### [Exercise prompt]
From the entries below, copy every line that has the word "timing".

Records contained in a dataset:
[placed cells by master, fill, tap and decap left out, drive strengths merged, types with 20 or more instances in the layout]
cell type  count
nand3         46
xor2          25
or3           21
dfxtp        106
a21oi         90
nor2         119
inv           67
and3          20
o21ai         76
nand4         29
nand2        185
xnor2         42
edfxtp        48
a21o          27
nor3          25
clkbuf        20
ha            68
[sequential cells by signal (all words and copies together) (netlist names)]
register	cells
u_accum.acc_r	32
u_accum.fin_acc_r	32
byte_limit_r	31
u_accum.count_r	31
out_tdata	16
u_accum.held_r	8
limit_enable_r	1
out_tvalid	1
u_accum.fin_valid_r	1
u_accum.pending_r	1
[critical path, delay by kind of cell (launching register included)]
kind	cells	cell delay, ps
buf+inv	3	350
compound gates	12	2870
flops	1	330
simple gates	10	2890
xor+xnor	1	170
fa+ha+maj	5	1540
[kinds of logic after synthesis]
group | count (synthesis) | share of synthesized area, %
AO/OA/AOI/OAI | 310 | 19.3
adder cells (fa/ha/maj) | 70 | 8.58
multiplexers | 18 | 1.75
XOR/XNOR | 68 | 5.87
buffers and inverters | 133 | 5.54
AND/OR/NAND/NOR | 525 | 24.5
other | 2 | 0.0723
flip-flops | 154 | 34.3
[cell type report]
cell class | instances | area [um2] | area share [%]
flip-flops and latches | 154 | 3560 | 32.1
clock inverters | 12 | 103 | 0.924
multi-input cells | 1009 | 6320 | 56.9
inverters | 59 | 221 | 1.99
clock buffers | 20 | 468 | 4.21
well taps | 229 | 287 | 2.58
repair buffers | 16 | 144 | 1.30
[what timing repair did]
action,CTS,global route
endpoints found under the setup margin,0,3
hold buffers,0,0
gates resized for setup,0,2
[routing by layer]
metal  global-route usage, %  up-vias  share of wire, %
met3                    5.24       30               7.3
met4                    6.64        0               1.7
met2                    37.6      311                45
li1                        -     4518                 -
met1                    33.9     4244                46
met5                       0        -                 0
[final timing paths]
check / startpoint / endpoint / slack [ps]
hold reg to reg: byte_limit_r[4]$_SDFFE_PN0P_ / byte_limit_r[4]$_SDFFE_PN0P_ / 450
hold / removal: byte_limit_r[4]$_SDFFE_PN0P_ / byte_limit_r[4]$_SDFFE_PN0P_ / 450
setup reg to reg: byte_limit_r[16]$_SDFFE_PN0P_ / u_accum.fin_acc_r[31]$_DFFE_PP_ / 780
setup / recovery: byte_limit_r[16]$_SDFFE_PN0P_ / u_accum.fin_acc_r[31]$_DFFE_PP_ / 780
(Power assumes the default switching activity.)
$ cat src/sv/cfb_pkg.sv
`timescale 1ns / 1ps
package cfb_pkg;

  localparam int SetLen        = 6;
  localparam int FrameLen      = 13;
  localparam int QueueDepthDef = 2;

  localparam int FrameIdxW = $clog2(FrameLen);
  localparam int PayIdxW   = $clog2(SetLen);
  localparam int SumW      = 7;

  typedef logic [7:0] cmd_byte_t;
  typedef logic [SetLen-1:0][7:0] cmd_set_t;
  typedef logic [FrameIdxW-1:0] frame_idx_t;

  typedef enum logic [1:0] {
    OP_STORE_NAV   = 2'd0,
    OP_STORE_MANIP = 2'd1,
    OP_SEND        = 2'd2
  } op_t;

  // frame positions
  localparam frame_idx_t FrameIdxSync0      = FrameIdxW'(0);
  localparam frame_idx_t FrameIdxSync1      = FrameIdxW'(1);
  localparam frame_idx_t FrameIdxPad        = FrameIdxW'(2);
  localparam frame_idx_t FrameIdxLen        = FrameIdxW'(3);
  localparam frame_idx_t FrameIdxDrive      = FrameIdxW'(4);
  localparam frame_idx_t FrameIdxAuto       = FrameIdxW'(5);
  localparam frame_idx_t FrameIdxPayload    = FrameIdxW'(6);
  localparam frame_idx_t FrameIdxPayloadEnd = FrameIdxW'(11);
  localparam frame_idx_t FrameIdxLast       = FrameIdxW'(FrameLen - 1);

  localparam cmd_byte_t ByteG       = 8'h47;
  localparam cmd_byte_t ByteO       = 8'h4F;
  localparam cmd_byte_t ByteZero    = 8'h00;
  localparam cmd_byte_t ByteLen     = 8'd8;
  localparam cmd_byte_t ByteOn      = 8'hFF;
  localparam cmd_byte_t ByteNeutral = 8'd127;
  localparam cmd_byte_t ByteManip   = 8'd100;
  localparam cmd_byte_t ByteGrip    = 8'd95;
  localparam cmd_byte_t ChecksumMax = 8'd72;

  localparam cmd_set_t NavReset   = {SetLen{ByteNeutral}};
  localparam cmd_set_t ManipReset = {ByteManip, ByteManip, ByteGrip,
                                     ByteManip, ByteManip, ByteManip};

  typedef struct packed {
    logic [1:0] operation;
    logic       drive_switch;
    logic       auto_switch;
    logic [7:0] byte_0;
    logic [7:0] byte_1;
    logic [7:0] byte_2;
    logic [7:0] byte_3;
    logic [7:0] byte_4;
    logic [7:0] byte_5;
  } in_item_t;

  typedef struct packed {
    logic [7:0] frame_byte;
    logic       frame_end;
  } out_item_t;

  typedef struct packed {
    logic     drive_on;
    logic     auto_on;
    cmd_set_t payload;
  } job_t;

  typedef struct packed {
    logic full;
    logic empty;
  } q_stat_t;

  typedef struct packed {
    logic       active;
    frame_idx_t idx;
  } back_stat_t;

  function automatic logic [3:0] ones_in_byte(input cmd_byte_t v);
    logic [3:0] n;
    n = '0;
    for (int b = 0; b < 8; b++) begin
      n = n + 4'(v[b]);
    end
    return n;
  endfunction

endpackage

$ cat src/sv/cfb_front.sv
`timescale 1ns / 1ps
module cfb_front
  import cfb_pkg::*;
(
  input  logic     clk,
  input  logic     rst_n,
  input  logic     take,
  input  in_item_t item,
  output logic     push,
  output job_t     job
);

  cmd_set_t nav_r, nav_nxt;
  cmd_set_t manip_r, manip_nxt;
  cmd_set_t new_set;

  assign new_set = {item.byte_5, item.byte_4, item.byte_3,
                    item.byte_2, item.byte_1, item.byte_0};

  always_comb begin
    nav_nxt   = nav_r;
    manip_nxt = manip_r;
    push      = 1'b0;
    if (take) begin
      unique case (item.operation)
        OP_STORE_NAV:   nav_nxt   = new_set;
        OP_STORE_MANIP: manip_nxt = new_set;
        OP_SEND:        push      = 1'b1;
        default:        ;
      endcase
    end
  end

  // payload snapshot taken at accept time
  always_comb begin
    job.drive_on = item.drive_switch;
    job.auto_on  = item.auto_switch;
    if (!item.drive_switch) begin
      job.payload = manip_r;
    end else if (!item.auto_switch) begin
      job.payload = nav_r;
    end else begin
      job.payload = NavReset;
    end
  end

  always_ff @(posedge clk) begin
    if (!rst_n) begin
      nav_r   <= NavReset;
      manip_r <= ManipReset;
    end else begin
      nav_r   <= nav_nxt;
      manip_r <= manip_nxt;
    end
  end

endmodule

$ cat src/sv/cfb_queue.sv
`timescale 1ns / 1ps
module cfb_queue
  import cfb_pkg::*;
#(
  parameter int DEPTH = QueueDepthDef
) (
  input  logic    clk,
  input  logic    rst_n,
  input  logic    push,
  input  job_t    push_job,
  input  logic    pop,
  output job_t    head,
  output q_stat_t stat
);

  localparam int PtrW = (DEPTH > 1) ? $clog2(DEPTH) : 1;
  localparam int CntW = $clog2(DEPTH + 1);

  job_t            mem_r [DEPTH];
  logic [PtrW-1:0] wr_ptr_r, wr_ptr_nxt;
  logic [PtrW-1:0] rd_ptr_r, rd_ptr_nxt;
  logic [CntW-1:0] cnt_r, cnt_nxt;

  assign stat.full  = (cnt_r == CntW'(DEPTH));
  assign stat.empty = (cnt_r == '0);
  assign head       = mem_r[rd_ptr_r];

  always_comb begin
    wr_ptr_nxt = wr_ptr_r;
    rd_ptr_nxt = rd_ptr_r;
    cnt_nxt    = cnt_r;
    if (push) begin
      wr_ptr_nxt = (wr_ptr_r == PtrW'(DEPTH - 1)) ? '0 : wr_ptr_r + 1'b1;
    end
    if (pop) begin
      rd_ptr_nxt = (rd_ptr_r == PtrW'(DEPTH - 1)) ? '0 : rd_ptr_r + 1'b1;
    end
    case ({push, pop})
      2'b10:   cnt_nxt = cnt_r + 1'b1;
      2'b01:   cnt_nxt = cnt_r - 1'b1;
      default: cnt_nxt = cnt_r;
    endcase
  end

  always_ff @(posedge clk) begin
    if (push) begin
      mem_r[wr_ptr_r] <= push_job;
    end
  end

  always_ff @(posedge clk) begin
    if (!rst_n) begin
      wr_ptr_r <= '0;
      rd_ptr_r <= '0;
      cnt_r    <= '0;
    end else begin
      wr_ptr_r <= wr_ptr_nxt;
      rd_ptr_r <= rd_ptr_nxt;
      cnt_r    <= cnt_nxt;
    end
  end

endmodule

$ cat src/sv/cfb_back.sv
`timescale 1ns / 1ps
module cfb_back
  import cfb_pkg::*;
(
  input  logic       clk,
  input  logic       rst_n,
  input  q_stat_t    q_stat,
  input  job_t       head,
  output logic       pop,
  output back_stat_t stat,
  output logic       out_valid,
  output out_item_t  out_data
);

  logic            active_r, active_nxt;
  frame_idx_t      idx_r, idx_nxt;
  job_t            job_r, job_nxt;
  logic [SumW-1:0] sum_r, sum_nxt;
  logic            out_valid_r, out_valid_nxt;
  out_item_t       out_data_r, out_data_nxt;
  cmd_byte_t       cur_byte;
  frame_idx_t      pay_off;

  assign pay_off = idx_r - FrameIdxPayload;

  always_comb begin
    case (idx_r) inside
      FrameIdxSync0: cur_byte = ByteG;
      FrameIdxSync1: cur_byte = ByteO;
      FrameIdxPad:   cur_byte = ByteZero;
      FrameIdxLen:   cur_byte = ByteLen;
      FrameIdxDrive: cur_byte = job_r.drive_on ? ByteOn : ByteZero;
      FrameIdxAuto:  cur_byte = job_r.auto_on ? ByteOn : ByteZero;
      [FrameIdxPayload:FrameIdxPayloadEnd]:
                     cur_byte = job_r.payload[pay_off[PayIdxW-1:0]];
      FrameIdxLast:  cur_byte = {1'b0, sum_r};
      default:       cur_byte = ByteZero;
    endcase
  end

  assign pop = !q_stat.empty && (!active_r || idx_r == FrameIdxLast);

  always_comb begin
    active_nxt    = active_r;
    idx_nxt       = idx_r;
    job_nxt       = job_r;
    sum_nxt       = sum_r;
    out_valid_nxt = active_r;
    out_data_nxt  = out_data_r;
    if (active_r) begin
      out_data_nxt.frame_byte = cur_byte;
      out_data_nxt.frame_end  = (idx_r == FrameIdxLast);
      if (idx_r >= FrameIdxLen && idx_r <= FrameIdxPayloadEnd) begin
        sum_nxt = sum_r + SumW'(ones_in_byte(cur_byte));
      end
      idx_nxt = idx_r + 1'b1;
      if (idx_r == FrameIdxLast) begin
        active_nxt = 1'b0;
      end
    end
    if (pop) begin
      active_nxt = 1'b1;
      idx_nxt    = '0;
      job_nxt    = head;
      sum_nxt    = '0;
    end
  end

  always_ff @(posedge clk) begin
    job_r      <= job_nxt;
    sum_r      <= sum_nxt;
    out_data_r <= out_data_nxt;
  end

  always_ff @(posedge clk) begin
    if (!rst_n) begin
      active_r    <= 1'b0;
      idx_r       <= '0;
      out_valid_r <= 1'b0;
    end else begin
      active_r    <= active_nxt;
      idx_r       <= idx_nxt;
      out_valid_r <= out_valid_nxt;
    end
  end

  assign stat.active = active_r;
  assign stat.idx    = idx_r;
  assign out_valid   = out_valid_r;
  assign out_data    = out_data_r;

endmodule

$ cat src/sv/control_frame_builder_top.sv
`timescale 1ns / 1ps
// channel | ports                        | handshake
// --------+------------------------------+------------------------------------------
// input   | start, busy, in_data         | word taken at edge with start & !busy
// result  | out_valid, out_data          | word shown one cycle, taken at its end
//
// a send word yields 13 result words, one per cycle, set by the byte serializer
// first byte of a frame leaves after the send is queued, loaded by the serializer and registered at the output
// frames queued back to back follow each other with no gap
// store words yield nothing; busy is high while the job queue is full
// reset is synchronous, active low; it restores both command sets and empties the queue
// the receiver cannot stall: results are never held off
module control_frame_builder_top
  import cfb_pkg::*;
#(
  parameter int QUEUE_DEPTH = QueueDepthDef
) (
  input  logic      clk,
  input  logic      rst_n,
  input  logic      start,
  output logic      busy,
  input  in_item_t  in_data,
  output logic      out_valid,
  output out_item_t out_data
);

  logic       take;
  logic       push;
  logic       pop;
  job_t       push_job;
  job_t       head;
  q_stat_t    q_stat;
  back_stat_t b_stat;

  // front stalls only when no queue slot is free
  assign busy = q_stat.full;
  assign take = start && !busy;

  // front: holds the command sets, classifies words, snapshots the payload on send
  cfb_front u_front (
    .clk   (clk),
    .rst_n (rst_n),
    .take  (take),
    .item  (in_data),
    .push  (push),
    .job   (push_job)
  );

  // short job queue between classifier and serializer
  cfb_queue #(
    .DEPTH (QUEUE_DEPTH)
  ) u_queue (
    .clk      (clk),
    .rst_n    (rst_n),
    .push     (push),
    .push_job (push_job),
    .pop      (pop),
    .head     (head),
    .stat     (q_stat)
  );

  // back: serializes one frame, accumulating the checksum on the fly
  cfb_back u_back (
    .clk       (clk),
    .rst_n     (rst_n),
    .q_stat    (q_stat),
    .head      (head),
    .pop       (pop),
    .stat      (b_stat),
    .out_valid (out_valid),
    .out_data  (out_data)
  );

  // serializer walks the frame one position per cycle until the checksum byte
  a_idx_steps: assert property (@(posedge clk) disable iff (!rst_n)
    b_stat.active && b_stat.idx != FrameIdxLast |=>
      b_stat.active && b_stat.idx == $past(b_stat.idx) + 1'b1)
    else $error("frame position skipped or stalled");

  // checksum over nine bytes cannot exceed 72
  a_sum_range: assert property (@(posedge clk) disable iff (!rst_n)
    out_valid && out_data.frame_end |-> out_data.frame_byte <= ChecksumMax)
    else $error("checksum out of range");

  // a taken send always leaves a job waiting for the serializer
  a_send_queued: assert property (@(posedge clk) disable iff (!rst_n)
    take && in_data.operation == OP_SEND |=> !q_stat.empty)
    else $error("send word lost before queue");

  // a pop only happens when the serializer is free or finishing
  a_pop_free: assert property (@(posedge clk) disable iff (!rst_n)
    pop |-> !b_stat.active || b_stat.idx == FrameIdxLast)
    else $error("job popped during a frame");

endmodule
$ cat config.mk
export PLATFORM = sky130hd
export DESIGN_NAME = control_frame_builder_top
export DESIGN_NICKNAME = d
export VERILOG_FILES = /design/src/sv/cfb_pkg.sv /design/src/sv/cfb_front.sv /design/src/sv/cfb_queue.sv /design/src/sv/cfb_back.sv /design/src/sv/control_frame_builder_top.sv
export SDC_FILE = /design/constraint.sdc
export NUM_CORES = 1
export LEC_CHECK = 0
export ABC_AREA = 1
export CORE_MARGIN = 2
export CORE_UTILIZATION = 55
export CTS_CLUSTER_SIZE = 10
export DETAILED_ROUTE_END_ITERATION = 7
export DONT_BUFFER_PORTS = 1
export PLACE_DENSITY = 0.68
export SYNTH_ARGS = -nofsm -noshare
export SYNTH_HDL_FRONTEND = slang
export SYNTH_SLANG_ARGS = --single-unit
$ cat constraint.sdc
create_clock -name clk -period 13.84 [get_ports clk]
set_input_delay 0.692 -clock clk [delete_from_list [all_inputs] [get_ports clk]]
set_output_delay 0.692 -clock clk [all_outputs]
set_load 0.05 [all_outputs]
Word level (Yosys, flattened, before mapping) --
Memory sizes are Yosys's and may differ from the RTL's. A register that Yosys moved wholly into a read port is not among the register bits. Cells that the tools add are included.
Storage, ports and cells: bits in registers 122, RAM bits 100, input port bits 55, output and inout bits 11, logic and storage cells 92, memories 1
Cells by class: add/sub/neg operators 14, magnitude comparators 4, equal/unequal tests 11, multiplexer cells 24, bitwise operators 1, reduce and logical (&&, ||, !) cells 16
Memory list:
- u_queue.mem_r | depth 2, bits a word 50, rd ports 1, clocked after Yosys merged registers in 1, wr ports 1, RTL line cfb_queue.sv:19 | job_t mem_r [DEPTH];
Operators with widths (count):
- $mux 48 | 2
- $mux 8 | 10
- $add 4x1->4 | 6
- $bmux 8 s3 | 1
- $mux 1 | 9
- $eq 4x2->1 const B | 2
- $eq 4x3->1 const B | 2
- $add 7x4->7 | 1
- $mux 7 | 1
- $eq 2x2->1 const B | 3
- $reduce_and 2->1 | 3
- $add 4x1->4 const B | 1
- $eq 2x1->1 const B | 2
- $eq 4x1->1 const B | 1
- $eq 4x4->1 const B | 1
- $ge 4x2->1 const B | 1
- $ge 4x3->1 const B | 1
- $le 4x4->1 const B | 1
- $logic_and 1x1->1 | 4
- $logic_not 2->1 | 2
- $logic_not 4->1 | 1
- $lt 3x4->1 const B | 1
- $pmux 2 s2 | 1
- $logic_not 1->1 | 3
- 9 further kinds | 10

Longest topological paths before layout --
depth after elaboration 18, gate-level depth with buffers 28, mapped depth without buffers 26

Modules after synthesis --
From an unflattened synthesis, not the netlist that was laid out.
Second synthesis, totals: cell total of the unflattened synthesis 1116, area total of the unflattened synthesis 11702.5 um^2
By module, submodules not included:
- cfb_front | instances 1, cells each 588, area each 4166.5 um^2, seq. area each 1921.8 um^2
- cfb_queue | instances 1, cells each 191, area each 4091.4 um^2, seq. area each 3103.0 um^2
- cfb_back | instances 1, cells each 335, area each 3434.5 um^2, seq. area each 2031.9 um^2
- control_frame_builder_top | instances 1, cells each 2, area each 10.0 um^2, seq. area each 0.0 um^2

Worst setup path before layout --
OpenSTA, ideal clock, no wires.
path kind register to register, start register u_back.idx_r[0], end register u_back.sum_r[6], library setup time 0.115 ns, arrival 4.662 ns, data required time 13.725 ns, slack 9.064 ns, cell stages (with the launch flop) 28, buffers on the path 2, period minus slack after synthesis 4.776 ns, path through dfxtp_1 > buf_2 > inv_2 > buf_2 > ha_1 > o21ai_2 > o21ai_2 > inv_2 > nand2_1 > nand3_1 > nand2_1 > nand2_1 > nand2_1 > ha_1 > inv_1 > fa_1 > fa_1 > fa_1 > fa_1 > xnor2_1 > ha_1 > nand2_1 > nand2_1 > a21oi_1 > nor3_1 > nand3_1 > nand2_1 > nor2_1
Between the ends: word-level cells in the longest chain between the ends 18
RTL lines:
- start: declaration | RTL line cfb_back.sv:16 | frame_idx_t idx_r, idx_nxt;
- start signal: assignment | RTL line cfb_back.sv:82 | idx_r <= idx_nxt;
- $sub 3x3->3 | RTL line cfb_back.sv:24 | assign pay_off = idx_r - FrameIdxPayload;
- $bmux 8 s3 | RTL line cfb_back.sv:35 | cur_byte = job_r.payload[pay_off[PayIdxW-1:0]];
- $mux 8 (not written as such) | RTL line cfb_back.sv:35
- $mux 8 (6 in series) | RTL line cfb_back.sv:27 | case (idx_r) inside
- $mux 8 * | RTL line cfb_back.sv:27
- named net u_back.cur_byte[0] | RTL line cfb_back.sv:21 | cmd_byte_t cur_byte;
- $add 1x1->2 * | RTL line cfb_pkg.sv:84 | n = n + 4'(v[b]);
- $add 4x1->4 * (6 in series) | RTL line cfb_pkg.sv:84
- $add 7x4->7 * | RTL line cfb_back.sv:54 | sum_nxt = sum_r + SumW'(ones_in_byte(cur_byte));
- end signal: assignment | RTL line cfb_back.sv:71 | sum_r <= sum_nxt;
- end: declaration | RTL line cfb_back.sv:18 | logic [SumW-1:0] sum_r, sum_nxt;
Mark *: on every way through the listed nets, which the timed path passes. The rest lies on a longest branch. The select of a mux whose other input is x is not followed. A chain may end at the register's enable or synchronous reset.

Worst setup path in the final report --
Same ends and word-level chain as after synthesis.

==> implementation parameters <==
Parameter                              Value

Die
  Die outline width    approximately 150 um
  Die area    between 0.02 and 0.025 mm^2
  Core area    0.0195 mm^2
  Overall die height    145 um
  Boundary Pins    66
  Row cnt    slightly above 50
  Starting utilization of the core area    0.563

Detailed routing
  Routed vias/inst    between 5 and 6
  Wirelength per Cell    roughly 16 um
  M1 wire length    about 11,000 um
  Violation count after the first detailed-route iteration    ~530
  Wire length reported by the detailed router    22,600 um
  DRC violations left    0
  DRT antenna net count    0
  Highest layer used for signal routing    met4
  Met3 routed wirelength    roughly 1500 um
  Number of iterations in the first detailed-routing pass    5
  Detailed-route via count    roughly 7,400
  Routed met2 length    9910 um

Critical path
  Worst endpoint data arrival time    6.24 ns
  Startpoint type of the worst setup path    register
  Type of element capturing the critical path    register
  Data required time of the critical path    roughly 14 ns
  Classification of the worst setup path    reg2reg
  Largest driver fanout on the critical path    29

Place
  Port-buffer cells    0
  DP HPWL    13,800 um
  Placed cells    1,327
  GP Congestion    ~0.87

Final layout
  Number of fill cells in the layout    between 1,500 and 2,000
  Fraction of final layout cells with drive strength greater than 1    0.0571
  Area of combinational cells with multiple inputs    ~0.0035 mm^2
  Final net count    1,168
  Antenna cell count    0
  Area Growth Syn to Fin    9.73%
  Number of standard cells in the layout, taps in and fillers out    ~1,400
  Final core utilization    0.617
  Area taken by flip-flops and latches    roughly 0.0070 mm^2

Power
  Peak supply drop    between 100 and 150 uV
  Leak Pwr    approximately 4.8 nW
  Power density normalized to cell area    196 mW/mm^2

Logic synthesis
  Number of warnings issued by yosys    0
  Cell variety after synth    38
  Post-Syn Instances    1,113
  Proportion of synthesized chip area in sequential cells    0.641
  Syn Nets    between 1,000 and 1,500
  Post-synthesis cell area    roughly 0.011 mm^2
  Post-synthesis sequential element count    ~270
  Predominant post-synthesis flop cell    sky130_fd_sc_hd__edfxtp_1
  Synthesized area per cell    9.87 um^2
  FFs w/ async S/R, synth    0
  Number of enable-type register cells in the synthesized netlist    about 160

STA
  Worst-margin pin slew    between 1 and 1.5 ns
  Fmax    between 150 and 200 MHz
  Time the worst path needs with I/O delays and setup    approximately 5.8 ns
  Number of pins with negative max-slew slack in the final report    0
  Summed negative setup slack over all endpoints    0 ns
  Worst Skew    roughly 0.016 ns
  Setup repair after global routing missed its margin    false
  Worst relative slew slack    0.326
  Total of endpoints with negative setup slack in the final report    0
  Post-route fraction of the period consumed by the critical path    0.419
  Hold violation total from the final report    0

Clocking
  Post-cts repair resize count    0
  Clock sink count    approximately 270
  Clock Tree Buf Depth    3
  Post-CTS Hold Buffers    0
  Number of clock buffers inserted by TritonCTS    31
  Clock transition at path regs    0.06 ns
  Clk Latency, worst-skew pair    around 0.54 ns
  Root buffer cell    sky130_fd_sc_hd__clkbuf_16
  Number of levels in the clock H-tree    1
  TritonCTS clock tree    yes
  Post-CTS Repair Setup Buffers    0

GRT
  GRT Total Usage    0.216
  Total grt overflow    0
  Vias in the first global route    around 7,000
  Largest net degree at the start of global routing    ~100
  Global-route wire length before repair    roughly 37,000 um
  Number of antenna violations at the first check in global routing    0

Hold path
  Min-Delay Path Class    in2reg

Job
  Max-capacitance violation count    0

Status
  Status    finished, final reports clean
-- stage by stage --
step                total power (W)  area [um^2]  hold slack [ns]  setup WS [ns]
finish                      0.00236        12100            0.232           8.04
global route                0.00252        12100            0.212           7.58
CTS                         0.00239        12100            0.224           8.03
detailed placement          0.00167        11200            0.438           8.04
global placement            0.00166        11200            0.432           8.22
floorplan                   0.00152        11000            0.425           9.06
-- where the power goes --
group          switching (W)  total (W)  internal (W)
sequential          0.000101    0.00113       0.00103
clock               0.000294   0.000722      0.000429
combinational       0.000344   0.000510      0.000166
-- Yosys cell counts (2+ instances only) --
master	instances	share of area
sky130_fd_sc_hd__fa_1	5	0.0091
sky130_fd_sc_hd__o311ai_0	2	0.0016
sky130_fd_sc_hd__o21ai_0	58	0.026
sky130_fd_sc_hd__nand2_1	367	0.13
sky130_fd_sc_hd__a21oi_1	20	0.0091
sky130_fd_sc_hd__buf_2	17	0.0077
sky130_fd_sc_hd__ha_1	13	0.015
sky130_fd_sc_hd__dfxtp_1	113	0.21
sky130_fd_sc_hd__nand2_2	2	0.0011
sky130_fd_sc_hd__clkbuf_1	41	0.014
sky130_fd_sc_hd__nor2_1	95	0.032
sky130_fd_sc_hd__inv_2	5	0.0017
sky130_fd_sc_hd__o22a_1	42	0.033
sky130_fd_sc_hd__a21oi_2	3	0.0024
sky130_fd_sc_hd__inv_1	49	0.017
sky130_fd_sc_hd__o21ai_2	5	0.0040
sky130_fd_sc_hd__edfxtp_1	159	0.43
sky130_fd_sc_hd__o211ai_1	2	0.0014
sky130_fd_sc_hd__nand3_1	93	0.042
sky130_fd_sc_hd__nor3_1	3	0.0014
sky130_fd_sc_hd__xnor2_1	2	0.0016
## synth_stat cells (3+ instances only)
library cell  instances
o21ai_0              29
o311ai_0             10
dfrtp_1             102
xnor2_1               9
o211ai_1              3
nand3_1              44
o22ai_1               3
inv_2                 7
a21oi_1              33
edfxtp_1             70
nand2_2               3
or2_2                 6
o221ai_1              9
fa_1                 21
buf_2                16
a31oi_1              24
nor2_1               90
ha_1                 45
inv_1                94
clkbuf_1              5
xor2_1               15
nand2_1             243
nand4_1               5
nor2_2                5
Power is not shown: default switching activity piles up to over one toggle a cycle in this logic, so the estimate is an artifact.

### [Response area]
[what timing repair did]
[final timing paths]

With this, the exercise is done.